食事にかける時間は、最低限の時間は必要という観点からは生理的時間であるが、その長短は、食い物に対する関心度、食生活の重視度によって大きく左右されると考えられる。ここでは、各国の生活時間調査の結果から、1日当たりの平均食事時間を国際比較したグラフを作成し、グルメ国ランキングとした。

 データの出所はOECDのSociety at a Glanceである。海外ではお茶の時間にも食事を採る場合があるため、お茶の時間も含まれている。

 食事時間は国によってかなり違う点が印象的である。最短のメキシコ66分から最長のフランス135分(2時間15分!)と約2倍の差がある。

 フランス、イタリアなど国際的に食文化の名高いグルメの国が上位にエントリーしているが、日本も第3位と食への関心は他国に引けを取らないようだ。

 フランス人が日本を訪れてもグルメ消費にとりわけ力を入れている様子は図録7219参照。

 ニュージーランドが2位と高いのは少し意外である。ニュージーランド政府観光局のメディア業界用サイトによると、ほんの30年足らず前は、ニュージーランドの食事といえば肉と3種の野菜という組み合わせであり、外食といってもバラエティはなく、ステーキかフィッシュ&チップス、オーブン料理、パイなど、イギリス系移民の文化が主体となったものに限られていたのが、その後、海外からの食文化の流入などにより食生活が豊かとなり、今では、首都ウエリントンは、人口当たりの飲食店の数で考えると、ニューヨークを上回るグルメ都市となっているという。

 食事時間の短さで目立っているのは、メキシコ、及び米国、カナダである。

 ファーストフード発祥の国米国で食事時間が短く、スローフードの旗手イタリアで食事時間が長いというのもうなずける結果である。

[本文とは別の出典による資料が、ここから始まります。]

**src/common/axi_lite_consts.svh**
```systemverilog
`ifndef AXI_LITE_CONSTS_SVH
`define AXI_LITE_CONSTS_SVH

// Bus widths
`define AXI_ADDR_W 16
`define AXI_DATA_W 32
`define AXI_STRB_W (`AXI_DATA_W / 8)
`define AXI_RESP_W 2
`define AXI_PROT_W 3

// Fixed protection codes, unprivileged secure data for writes
`define AXI_AWPROT_VAL 3'b000
// Privileged access for reads
`define AXI_ARPROT_VAL 3'b001

// SLVERR and DECERR both have bit 1 set
`define AXI_RESP_ERR_BIT 1

`endif

```
**src/common/axi_lite_pkg.sv**
```systemverilog
`default_nettype none

`include "axi_lite_consts.svh"

package axi_lite_pkg;

    // Byte address, shared by AW, AR and the local bus
    typedef logic [`AXI_ADDR_W-1:0] axi_addr_t;

    // One data word on W, R and the local bus
    typedef logic [`AXI_DATA_W-1:0] axi_data_t;

    // Byte enables for W
    typedef logic [`AXI_STRB_W-1:0] axi_strb_t;

    // BRESP / RRESP code
    typedef logic [`AXI_RESP_W-1:0] axi_resp_t;

    // AWPROT / ARPROT code
    typedef logic [`AXI_PROT_W-1:0] axi_prot_t;

endpackage

`default_nettype wire

```
**src/common/axi_lite_if.sv**
```systemverilog
`default_nettype none

// ---------------------------------------------------------------------------
// Write side: AW, W and B channels
// ---------------------------------------------------------------------------
interface axi_lite_wr_if
    import axi_lite_pkg::*;
();

    // Write address channel
    axi_addr_t awaddr;
    logic      awvalid;
    logic      awready;

    // Write data channel
    axi_data_t wdata;
    logic      wvalid;
    logic      wready;

    // Write response channel
    axi_resp_t bresp;
    logic      bvalid;
    logic      bready;

    modport master (
        output awaddr, awvalid, wdata, wvalid, bready,
        input  awready, wready, bresp, bvalid
    );

    modport slave (
        input  awaddr, awvalid, wdata, wvalid, bready,
        output awready, wready, bresp, bvalid
    );

endinterface

// ---------------------------------------------------------------------------
// Read side: AR and R channels
// ---------------------------------------------------------------------------
interface axi_lite_rd_if
    import axi_lite_pkg::*;
();

    // Read address channel
    axi_addr_t araddr;
    logic      arvalid;
    logic      arready;

    // Read data channel, response rides along with data
    axi_data_t rdata;
    axi_resp_t rresp;
    logic      rvalid;
    logic      rready;

    modport master (
        output araddr, arvalid, rready,
        input  arready, rdata, rresp, rvalid
    );

    modport slave (
        input  araddr, arvalid, rready,
        output arready, rdata, rresp, rvalid
    );

endinterface

`default_nettype wire

```
**src/source/axi_lite_write_ctrl.sv**
```systemverilog
`default_nettype none

`include "axi_lite_consts.svh"

module axi_lite_write_ctrl
    import axi_lite_pkg::*;
(
    input  logic          M_AXI_ACLK,
    input  logic          M_AXI_ARESETN,

    // Local bus write request
    input  logic          wr_req,
    input  axi_addr_t     wr_addr,
    input  axi_data_t     wr_data,
    output logic          wr_busy,
    output logic          wr_err,

    axi_lite_wr_if.master wr_bus
);

    // Captured request payload
    axi_addr_t awaddr_q;
    axi_data_t wdata_q;

    // Channel control flags
    logic awvalid_q;
    logic wvalid_q;
    logic bready_q;

    // bready one cycle late for the falling-edge detect
    logic bready_dly;
    logic bready_fall;

    // ------------------------------------------------------------------------
    // AW and W channels
    // ------------------------------------------------------------------------

    // Payload captured on each request
    always_ff @(posedge M_AXI_ACLK)
    begin
        if (wr_req)
        begin
            awaddr_q <= wr_addr;
            wdata_q  <= wr_data;
        end
    end

    // Both VALIDs rise together and each retires on its own handshake
    always_ff @(posedge M_AXI_ACLK)
    begin
        if (!M_AXI_ARESETN)
        begin
            awvalid_q <= 1'b0;
            wvalid_q  <= 1'b0;
        end
        else
        begin
            if (wr_req)
                awvalid_q <= 1'b1;
            else if (awvalid_q && wr_bus.awready)
                awvalid_q <= 1'b0;

            if (wr_req)
                wvalid_q <= 1'b1;
            else if (wvalid_q && wr_bus.wready)
                wvalid_q <= 1'b0;
        end
    end

    // ------------------------------------------------------------------------
    // B channel
    // ------------------------------------------------------------------------

    // One-cycle bready pulse per response
    always_ff @(posedge M_AXI_ACLK)
    begin
        if (!M_AXI_ARESETN)
        begin
            bready_q   <= 1'b0;
            bready_dly <= 1'b0;
        end
        else
        begin
            bready_q   <= wr_bus.bvalid && !bready_q;
            bready_dly <= bready_q;
        end
    end

    // High in the cycle right after the B transfer
    assign bready_fall = bready_dly && !bready_q;

    // Busy spans request to one cycle after the response is taken
    always_ff @(posedge M_AXI_ACLK)
    begin
        if (!M_AXI_ARESETN)
            wr_busy <= 1'b0;
        else if (wr_req)
            wr_busy <= 1'b1;
        else if (bready_fall)
            wr_busy <= 1'b0;
    end

    // Error only in the B transfer cycle
    assign wr_err = bready_q && wr_bus.bvalid && wr_bus.bresp[`AXI_RESP_ERR_BIT];

    // Drive the bus
    assign wr_bus.awaddr  = awaddr_q;
    assign wr_bus.awvalid = awvalid_q;
    assign wr_bus.wdata   = wdata_q;
    assign wr_bus.wvalid  = wvalid_q;
    assign wr_bus.bready  = bready_q;

    // ------------------------------------------------------------------------
    // Protocol checks
    // ------------------------------------------------------------------------

    // AW holds with stable address until accepted
    assert property (@(posedge M_AXI_ACLK) disable iff (!M_AXI_ARESETN)
        awvalid_q && !wr_bus.awready |=> awvalid_q && $stable(awaddr_q))
    else $error("awvalid dropped or awaddr changed before awready");

    // W holds with stable data until accepted
    assert property (@(posedge M_AXI_ACLK) disable iff (!M_AXI_ARESETN)
        wvalid_q && !wr_bus.wready |=> wvalid_q && $stable(wdata_q))
    else $error("wvalid dropped or wdata changed before wready");

    // Every bready pulse meets a held response
    assert property (@(posedge M_AXI_ACLK) disable iff (!M_AXI_ARESETN)
        bready_q |-> wr_bus.bvalid)
    else $error("bready pulse without bvalid");

    // Single outstanding write so the user side waits for busy low
    assert property (@(posedge M_AXI_ACLK) disable iff (!M_AXI_ARESETN)
        wr_busy |-> !wr_req)
    else $error("wr_req while wr_busy");

endmodule

`default_nettype wire

```
**src/source/axi_lite_read_ctrl.sv**
```systemverilog
`default_nettype none

`include "axi_lite_consts.svh"

module axi_lite_read_ctrl
    import axi_lite_pkg::*;
(
    input  logic          M_AXI_ACLK,
    input  logic          M_AXI_ARESETN,

    // Local bus read request and return
    input  logic          rd_req,
    input  axi_addr_t     rd_addr,
    output axi_data_t     rd_data,
    output logic          rd_busy,
    output logic          rd_finish,
    output logic          rd_err,

    axi_lite_rd_if.master rd_bus
);

    // Captured read address
    axi_addr_t araddr_q;

    logic arvalid_q;
    logic rready_q;

    // ------------------------------------------------------------------------
    // AR channel
    // ------------------------------------------------------------------------

    always_ff @(posedge M_AXI_ACLK)
    begin
        if (rd_req)
            araddr_q <= rd_addr;
    end

    // Raised by the request and held until arready
    always_ff @(posedge M_AXI_ACLK)
    begin
        if (!M_AXI_ARESETN)
            arvalid_q <= 1'b0;
        else if (rd_req)
            arvalid_q <= 1'b1;
        else if (arvalid_q && rd_bus.arready)
            arvalid_q <= 1'b0;
    end

    // ------------------------------------------------------------------------
    // R channel
    // ------------------------------------------------------------------------

    // One-cycle rready pulse per returned beat
    always_ff @(posedge M_AXI_ACLK)
    begin
        if (!M_AXI_ARESETN)
            rready_q <= 1'b0;
        else
            rready_q <= rd_bus.rvalid && !rready_q;
    end

    // Finish is the R transfer cycle itself
    assign rd_finish = rd_bus.rvalid && rready_q;

    // Data goes straight through and is valid with rd_finish
    assign rd_data = rd_bus.rdata;

    // Error flag in the finish cycle only
    assign rd_err = rd_finish && rd_bus.rresp[`AXI_RESP_ERR_BIT];

    // Busy from request to the edge after finish
    always_ff @(posedge M_AXI_ACLK)
    begin
        if (!M_AXI_ARESETN)
            rd_busy <= 1'b0;
        else if (rd_req)
            rd_busy <= 1'b1;
        else if (rd_finish)
            rd_busy <= 1'b0;
    end

    assign rd_bus.araddr  = araddr_q;
    assign rd_bus.arvalid = arvalid_q;
    assign rd_bus.rready  = rready_q;

    // ------------------------------------------------------------------------
    // Protocol checks
    // ------------------------------------------------------------------------

    // AR holds with stable address until accepted
    assert property (@(posedge M_AXI_ACLK) disable iff (!M_AXI_ARESETN)
        arvalid_q && !rd_bus.arready |=> arvalid_q && $stable(araddr_q))
    else $error("arvalid dropped or araddr changed before arready");

    // Every rready pulse meets a held beat
    assert property (@(posedge M_AXI_ACLK) disable iff (!M_AXI_ARESETN)
        rready_q |-> rd_bus.rvalid)
    else $error("rready pulse without rvalid");

    // Single outstanding read
    assert property (@(posedge M_AXI_ACLK) disable iff (!M_AXI_ARESETN)
        rd_busy |-> !rd_req)
    else $error("rd_req while rd_busy");

endmodule

`default_nettype wire

```
**src/source/axi_lite_master.sv**
```systemverilog
`default_nettype none

`include "axi_lite_consts.svh"

module axi_lite_master
    import axi_lite_pkg::*;
(
    input  logic      M_AXI_ACLK,
    input  logic      M_AXI_ARESETN,

    // ------------------------------------------------------------------------
    // Local bus
    // ------------------------------------------------------------------------

    // Write request, one-cycle pulse
    input  logic      wr_req,
    input  axi_addr_t wr_addr,
    input  axi_data_t wr_data,
    output logic      wr_busy,

    // Read request, one-cycle pulse
    input  logic      rd_req,
    input  axi_addr_t rd_addr,
    output axi_data_t rd_data,
    output logic      rd_busy,
    output logic      rd_finish,

    // Response error strobes
    output logic      wr_err,
    output logic      rd_err,

    // ------------------------------------------------------------------------
    // AXI4-Lite master port
    // ------------------------------------------------------------------------

    // Write address
    output axi_addr_t M_AXI_AWADDR,
    output axi_prot_t M_AXI_AWPROT,
    output logic      M_AXI_AWVALID,
    input  logic      M_AXI_AWREADY,

    // Write data
    output axi_data_t M_AXI_WDATA,
    output axi_strb_t M_AXI_WSTRB,
    output logic      M_AXI_WVALID,
    input  logic      M_AXI_WREADY,

    // Write response
    input  axi_resp_t M_AXI_BRESP,
    input  logic      M_AXI_BVALID,
    output logic      M_AXI_BREADY,

    // Read address
    output axi_addr_t M_AXI_ARADDR,
    output axi_prot_t M_AXI_ARPROT,
    output logic      M_AXI_ARVALID,
    input  logic      M_AXI_ARREADY,

    // Read data and response
    input  axi_data_t M_AXI_RDATA,
    input  axi_resp_t M_AXI_RRESP,
    input  logic      M_AXI_RVALID,
    output logic      M_AXI_RREADY
);

    // Channel bundles between the top and the two controllers
    axi_lite_wr_if wr_bus ();
    axi_lite_rd_if rd_bus ();

    // Slave-driven write signals into the bundle
    assign wr_bus.awready = M_AXI_AWREADY;
    assign wr_bus.wready  = M_AXI_WREADY;
    assign wr_bus.bresp   = M_AXI_BRESP;
    assign wr_bus.bvalid  = M_AXI_BVALID;

    // Slave-driven read signals into the bundle
    assign rd_bus.arready = M_AXI_ARREADY;
    assign rd_bus.rdata   = M_AXI_RDATA;
    assign rd_bus.rresp   = M_AXI_RRESP;
    assign rd_bus.rvalid  = M_AXI_RVALID;

    // Master-driven signals out to the ports
    assign M_AXI_AWADDR  = wr_bus.awaddr;
    assign M_AXI_AWVALID = wr_bus.awvalid;
    assign M_AXI_WDATA   = wr_bus.wdata;
    assign M_AXI_WVALID  = wr_bus.wvalid;
    assign M_AXI_BREADY  = wr_bus.bready;
    assign M_AXI_ARADDR  = rd_bus.araddr;
    assign M_AXI_ARVALID = rd_bus.arvalid;
    assign M_AXI_RREADY  = rd_bus.rready;

    // Fixed protection codes; full-word writes only
    assign M_AXI_AWPROT = `AXI_AWPROT_VAL;
    assign M_AXI_ARPROT = `AXI_ARPROT_VAL;
    assign M_AXI_WSTRB  = {`AXI_STRB_W{1'b1}};

    // Write path, AW + W + B
    axi_lite_write_ctrl i_write_ctrl (
        .M_AXI_ACLK    (M_AXI_ACLK),
        .M_AXI_ARESETN (M_AXI_ARESETN),
        .wr_req        (wr_req),
        .wr_addr       (wr_addr),
        .wr_data       (wr_data),
        .wr_busy       (wr_busy),
        .wr_err        (wr_err),
        .wr_bus        (wr_bus.master)
    );

    // Read path, AR + R; independent of the write path
    axi_lite_read_ctrl i_read_ctrl (
        .M_AXI_ACLK    (M_AXI_ACLK),
        .M_AXI_ARESETN (M_AXI_ARESETN),
        .rd_req        (rd_req),
        .rd_addr       (rd_addr),
        .rd_data       (rd_data),
        .rd_busy       (rd_busy),
        .rd_finish     (rd_finish),
        .rd_err        (rd_err),
        .rd_bus        (rd_bus.master)
    );

endmodule

`default_nettype wire

```
**config.mk**
```make
export PLATFORM = sky130hd
export DESIGN_NAME = axi_lite_master
export DESIGN_NICKNAME = d
export VERILOG_FILES = /design/src/common/axi_lite_pkg.sv /design/src/common/axi_lite_if.sv /design/src/source/axi_lite_write_ctrl.sv /design/src/source/axi_lite_read_ctrl.sv /design/src/source/axi_lite_master.sv
export VERILOG_INCLUDE_DIRS = /design/src /design/src/common
export SDC_FILE = /design/constraint.sdc
export NUM_CORES = 1
export LEC_CHECK = 0
export ABC_AREA = 1
export BUFFER_PORTS_ARGS = -buffer_cell sky130_fd_sc_hd__buf_2
export CORE_ASPECT_RATIO = 0.5
export CORE_MARGIN = 3
export CORE_UTILIZATION = 34
export CTS_BUF_LIST = sky130_fd_sc_hd__clkbuf_16
export DETAILED_ROUTE_END_ITERATION = 12
export PLACE_DENSITY = 0.76
export SLEW_MARGIN = 20
export SYNTH_ARGS = -nofsm -noshare
export SYNTH_HDL_FRONTEND = slang
export SYNTH_SLANG_ARGS = --single-unit
```
**constraint.sdc**
```tcl
create_clock -name M_AXI_ACLK -period 0.8 [get_ports M_AXI_ACLK]
set_clock_uncertainty 0.15 [all_clocks]
set_input_delay 0.16 -clock M_AXI_ACLK [delete_from_list [all_inputs] [get_ports M_AXI_ACLK]]
set_output_delay 0.16 -clock M_AXI_ACLK [all_outputs]
set_load 0.02 [all_outputs]
```
==> key figures <==
Synthesis
  – Proportion of synthesized area in mux cells: 0%
  – Mean Syn Cell Area: roughly 17 sq um
  – Post-synthesis sequential area ratio: 82.34%
  – Warnings, synthesis: 0
  – Post-Syn Instances: 146
  – Synth Area in Adders: 0%
  – Netlist cell types: 10
  – Post-Synth Simple-Gate Area: ~2.1%
  – Xor and xnor area share after synthesis: 0%
  – Synthesized area: 2529 sq um
  – Largest family of logic cells by synthesized area: buffers and inverters
  – FF+latch count, synth: 72
  – Post-synthesis compound-gate area fraction: 1.138%

Floorplanning
  – Die Ht: 66.98 um
  – Top-Level Pins: 225
  – FP Rows: 21
  – Placeable Area: 6937 sq um
  – Chip width: 128.0 um
  – Total Die Area: 8571 sq um
  – Starting Density: a little over a third

Worst setup path
  – CP arrival: 950 ps
  – Critical Path Source Type: flip-flop
  – Largest delay contributor family on the critical path: flip-flops
  – Critical-path cell list: nand2_4, nor2_4, buf_6
  – CP Capture Type: output port
  – Critical path peak fanout: 3
  – CP peak stage delay: 370 ps
  – CP required: 490 ps
  – Crit path max-delay cell type: dfxtp_4
  – WS Path Type: flip-flop to output port
  – Worst path buffer plus inverter count: 1

Placed design
  – Placer Congestion: between 0.6 and 0.7
  – DP HPWL: between 4 and 5 mm
  – IO Port Bufs: 148
  – Post-Place Cells: between 300 and 400
  – Place WS: -168.3 ps

Pwr
  – Leak Pwr: 1.778 nW
  – Power consumption: ~11 mW
  – Net Switching: roughly 2.2 mW
  – Seq pwr share: between 40 and 50%
  – Logic pwr share: 12.4%
  – VDD IR max: 1432 uV
  – Pwr per Cell Area: around 2700 nW/um^2
  – Net Sw Frac: 20.64%
  – Internal power: 8.370 mW
  – Clk pwr share: between 40% and 50%

Cells and area
  – Util after Layout: between 50% and 60%
  – Nets: ~390
  – P&R area growth vs syn: 57.20%
  – Share of cells above drive strength 1: approximately 66%
  – N_diodes: 0
  – Final Non-Filler Cells: 379

Global routing
  – Global route overflow: 0
  – First-pass GRT wire length: 8.286 mm
  – GRT Total Usage: between 10% and 20%
  – Vias in the first global route: between 1500 and 2000
  – Initial antenna violation count: 0
  – Pin count of the biggest net entering global routing: 20

STA
  – Final setup margin: -457.2 ps
  – Slew Limit Fails: 0
  – Hold Slack: -136.6 ps
  – Period utilisation layout: 157.2%
  – Finish-stage setup viols: 79
  – Fmax: 795.4 MHz
  – Final worst path period need: 1257 ps
  – Final Hold Viols: 69
  – RSZ-0062 raised after global routing: yes

Clock network
  – CTS tree: yes
  – Clock Sinks: 72
  – H-tree levels: 3
  – CTS Root Cell: clkbuf_16
  – CTS Buf Count: 9
  – Clock Latency Late Sink: 320 ps
  – Bufs on Longest Clock Path: 2
  – Clk pin slew, worst setup/hold paths: 60 ps

Routing
  – TritonRoute pass-1 iters: 4
  – WL final: around 6.4 mm
  – # DRC: 0
  – Drt wl/cell: 16.98 um
  – Via density: between 4 and 5
  – DRT antenna net count: 0
  – Via count: ~1600
  – Initial drt markers: between 40 and 50

Run status
  – Violated checks: negative hold slack, negative setup slack
  – Status: finished, violations left

Hold path
  – Hold crit path type: input pin to flip-flop

Run
  – Max_cap viols: 0
-- synth_stat cells --
master	number	area share, %
nor3_1	1	0.20
edfxtp_1	64	76
a21oi_2	1	0.35
dfxtp_1	8	6.3
nor2_1	3	0.45
a21oi_1	4	0.79
conb_1	2	0.30
buf_4	42	12
inv_1	11	1.6
nand2_1	10	1.5
-- worst paths after layout --
kind                                                       startpoint                                     end  cells past startpoint  slack (ps)
worst min-delay path                                       rd_addr[9]  i_read_ctrl.rd_bus.araddr[9]$_DFFE_PP_                      1        -140
worst max register to register  i_write_ctrl.wr_bus.bready$_SDFF_PN0_       i_write_ctrl.wr_busy$_SDFFE_PN0P_                      5        -150
worst min register to register   i_read_ctrl.rd_bus.rready$_SDFF_PN0_    i_read_ctrl.rd_bus.rready$_SDFF_PN0_                      1         300
worst max-delay path             i_read_ctrl.rd_bus.rready$_SDFF_PN0_                                  rd_err                      3        -460
-- worst reg2reg max path, cell delays in order (launching register included) --
cell	delay (ps)
dfxtp_4	360
buf_4	140
inv_1	40
nand2_1	40
nand2_1	60
a21oi_2	50
-- what timing repair did --
action / in CTS / in global routing
gates resized for setup: 49 / 63
pin swaps: 4 / 0
endpoints found under the setup margin: 78 / 78
endpoints found under the hold margin: 69 / 69
setup buffers: 2 / 3
-- sequential cells by signal, summed over array words and instances, names as in the netlist --
signal,count
i_write_ctrl.wr_bus.awaddr,16
i_read_ctrl.rd_bus.arvalid,1
i_write_ctrl.wr_bus.bready,1
i_write_ctrl.wr_bus.awvalid,1
i_write_ctrl.wr_bus.wvalid,1
i_write_ctrl.wr_bus.wdata,32
i_read_ctrl.rd_bus.araddr,16
i_read_ctrl.rd_bus.rready,1
i_write_ctrl.wr_busy,1
i_read_ctrl.rd_busy,1
i_write_ctrl.bready_dly,1
-- layer usage --
layer | share of wire, % | global-route usage, % | up-vias
li1 | - | - | 727
met1 | 29 | 11.71 | 718
met2 | 58 | 25.65 | 94
met3 | 11 | 7.286 | 16
met4 | 2.1 | 4.233 | 0
met5 | 0 | 0 | -
-- placed cells by master, fill, tap and decap left out --
master      count
a21oi_1         3
a21oi_2         2
buf_12          4
buf_2          96
buf_4           7
buf_6          52
bufinv_16       4
clkbuf_16       9
clkinv_1        1
clkinvlp_4      1
conb_1         10
dfxtp_1         1
dfxtp_2         5
dfxtp_4         2
edfxtp_1       64
inv_1          11
inv_2           1
nand2_1         6
nand2_2         2
nand2_4         2
nor2_1          1
nor2_4          2
nor3_2          1
-- through the flow --
step | setup TNS, ps | area (sq um)
6_report | -26290 | 3975
3_5_place_dp | -11160 | 3231
4_1_cts | -27430 | 3759
2_1_floorplan | -327.4 | 2595
5_1_grt | -29050 | 3975
3_3_place_gp | -9610 | 3231
-- power by group through the flow --
| stage | combinational, mW | clock [mW] | sequential, mW |
|---|---|---|---|
| after floorplan | 0.364 | 0 | 4.95 |
| after global placement | 1.04 | 0 | 4.55 |
| after detailed placement | 1.06 | 0 | 4.57 |
| after CTS | 1.16 | 4.80 | 4.52 |
| after global routing | 1.38 | 5.00 | 4.56 |
| final | 1.31 | 4.69 | 4.54 |
-- cell type report --
| type | instances | area, sq um |
|---|---|---|
| clock buffers | 9 | 225.2 |
| clock inverters | 7 | 135.1 |
| fillers | 538 | 2962 |
| inverters | 11 | 41.29 |
| multi-input cells | 29 | 163.9 |
| flip-flops and latches | 72 | 2096 |
| well taps | 92 | 115.1 |
| repair buffers | 159 | 1199 |
-- logic make-up after synthesis --
group,after synthesis
and+or+nand+nor,14
other,2
DFF,72
buffers and inverters,53
AOI/OAI and AO/OA,5
Power figures use the tool's default switching activity.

 米国の摂取カロリーは日本は言うに及ばず、フランス、イタリアよりも多く、大変な大食国といってよいが(図録0200参照)、半分近くの時間でより多いカロリーを胃に入れている点は驚異的ですらある。

 比較対象はOECD諸国の中の17カ国であり、食事時間の少ない順に、メキシコ、カナダ、米国、フィンランド、ノルウェー、英国、オーストラリア、スウェーデン、ポーランド、韓国、ドイツ、スペイン、ベルギー、イタリア、日本、ニュージーランド、フランスである。

 飲食費にどれだけお金をかけているかの比較は図録2270参照。時間のかけ方とお金のかけ方はおおむね比例している。